To avoid an all-out war, the Wilson administration kept their goals clear and relatively simple: they wanted Pancho Villa captured. After sending 4,800 U.S. Army troops into Mexico, the military was able to successfully locate Villa, but each time he was able to escape. The Wilson administration was adamant that the Americans had to tread lightly. The situation was tricky, as the Mexican Revolution was unfolding in the backdrop of the expedition. If the Americans used too much force, the entire situation could easily escalate.
A new (more reachable) task was then added to the expedition: secondary to wanting Villa captured, the U.S. objective was to prevent any additional attacks from happening on U.S. territory, and to prepare for the chance that war with Mexico was a growing possibility.
Problems with Villa started in 1915 for the U.S. When Villa had proved his revolutionary intentions were more than pipe dreams, the Wilson administration threw its support behind Villa’s rival, Venustiano Carranza. Relations between the U.S. and Villa spiraled from that point forward. The U.S. provided Carranza with transportation to move his troops and supplies. Carranza’s military benefited and they succeeded in dominating Villa at the Battle of Agua Prieta in November 1915.
Villa began by raiding northern Mexican properties owned by U.S. nationals. That was followed by the execution of 16 Americans in Santa Isabel, Chihuahua who were in Mexico working. The citizens were forced from a train, made to strip off their clothing, and killed. One day word began to spread that Villa was on the border with his forces and they were heading into the U.S.

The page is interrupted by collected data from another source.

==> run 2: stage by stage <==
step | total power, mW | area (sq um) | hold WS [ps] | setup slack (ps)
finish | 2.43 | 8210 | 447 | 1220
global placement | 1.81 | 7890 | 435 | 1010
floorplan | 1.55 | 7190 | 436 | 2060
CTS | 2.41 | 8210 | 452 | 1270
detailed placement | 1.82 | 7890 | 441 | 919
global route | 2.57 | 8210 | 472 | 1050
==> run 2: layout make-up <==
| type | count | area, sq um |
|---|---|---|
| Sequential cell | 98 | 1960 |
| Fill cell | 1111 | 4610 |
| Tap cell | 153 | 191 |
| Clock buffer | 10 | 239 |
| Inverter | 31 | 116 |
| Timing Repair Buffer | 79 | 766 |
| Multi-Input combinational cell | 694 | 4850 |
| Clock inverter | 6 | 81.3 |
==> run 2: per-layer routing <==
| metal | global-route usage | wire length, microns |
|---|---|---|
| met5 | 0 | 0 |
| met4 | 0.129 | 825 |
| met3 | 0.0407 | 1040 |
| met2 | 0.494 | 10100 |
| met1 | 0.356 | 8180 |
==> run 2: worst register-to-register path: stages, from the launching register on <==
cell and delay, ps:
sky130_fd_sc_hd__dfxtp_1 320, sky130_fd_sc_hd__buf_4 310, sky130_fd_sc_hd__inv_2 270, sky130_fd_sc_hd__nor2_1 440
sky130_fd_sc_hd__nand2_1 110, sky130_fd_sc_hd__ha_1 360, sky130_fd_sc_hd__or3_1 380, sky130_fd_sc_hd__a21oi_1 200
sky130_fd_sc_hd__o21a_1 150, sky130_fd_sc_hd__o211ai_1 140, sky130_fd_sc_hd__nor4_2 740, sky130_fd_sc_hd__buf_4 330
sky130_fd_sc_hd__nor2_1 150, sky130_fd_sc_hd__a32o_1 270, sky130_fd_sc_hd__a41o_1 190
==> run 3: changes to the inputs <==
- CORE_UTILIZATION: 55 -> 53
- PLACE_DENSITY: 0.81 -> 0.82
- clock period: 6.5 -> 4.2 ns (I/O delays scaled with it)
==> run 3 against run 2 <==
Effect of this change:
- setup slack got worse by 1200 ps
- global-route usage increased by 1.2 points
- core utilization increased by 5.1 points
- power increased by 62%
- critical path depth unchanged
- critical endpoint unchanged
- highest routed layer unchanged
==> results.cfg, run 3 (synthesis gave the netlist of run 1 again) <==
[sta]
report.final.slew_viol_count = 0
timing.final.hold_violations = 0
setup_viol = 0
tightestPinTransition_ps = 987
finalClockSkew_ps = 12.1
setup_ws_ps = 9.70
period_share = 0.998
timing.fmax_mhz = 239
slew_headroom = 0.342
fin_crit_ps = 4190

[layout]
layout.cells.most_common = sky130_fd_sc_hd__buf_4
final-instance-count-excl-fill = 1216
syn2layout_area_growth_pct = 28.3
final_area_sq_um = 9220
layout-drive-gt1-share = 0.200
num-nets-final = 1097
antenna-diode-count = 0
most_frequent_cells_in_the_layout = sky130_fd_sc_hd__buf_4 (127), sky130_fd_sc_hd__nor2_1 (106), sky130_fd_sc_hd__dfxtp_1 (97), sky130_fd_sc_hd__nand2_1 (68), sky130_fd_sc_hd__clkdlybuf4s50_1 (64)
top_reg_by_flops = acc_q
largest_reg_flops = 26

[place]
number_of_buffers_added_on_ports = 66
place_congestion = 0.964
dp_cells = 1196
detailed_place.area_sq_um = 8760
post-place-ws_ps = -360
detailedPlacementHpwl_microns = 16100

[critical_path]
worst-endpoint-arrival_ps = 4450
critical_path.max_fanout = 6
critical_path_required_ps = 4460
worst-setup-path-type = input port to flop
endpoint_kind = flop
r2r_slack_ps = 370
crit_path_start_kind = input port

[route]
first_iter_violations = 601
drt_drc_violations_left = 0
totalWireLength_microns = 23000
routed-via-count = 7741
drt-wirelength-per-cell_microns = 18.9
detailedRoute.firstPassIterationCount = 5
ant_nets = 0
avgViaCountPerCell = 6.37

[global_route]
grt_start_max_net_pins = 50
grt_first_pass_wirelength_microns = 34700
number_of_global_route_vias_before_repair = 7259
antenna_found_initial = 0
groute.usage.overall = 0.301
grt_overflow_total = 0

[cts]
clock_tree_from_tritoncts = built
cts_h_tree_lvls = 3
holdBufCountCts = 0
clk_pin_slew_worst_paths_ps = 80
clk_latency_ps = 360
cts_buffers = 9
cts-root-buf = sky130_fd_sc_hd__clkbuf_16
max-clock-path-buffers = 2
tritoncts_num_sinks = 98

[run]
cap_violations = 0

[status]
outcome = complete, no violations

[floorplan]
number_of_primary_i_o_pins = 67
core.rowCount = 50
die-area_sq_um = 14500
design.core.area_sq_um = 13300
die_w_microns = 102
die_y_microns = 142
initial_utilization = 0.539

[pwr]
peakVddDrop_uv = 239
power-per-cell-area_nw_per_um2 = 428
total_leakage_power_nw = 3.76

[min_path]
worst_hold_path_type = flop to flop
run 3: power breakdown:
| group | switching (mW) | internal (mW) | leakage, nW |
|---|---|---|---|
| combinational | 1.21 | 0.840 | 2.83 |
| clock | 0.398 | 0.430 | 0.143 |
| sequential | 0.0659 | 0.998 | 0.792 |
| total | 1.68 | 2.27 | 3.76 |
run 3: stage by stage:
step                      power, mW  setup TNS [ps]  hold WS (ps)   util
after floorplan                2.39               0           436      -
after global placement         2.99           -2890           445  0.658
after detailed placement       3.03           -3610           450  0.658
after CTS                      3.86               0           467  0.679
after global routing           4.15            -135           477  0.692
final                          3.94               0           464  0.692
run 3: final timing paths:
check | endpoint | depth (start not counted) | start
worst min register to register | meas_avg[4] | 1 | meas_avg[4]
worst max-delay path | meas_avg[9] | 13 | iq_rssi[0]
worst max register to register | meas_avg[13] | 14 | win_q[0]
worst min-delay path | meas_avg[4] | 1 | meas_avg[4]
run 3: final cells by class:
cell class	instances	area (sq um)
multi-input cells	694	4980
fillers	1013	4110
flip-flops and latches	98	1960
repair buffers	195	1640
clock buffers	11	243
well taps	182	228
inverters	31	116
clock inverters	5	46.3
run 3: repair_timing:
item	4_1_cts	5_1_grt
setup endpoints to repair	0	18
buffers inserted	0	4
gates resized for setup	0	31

Attacks along the edges of both countries were not uncommon. Officials monitoring the situation misinterpreted as something commonplace. The U.S. was taken by surprise. Villa’s troops waited until 4 a.m. and attacked a U.S. Army post in Columbus, New Mexico where 240 troops were stationed. Ten civilians and eight soldiers were killed. Villa’s forces set the town on fire and looted, taking with them machine guns, horses, ammunition, and other goods before racing back to Mexico.
After the event, the Wilson administration had to launch a counter-attack. Some argued that Wilson imposed too many restrictions on the U.S. military which ultimately prevented them from fulfilling the mission’s objectives. The episode gave birth to anti-American sentiment in Mexico and is blamed as the cause of an ongoing uneasy relationship.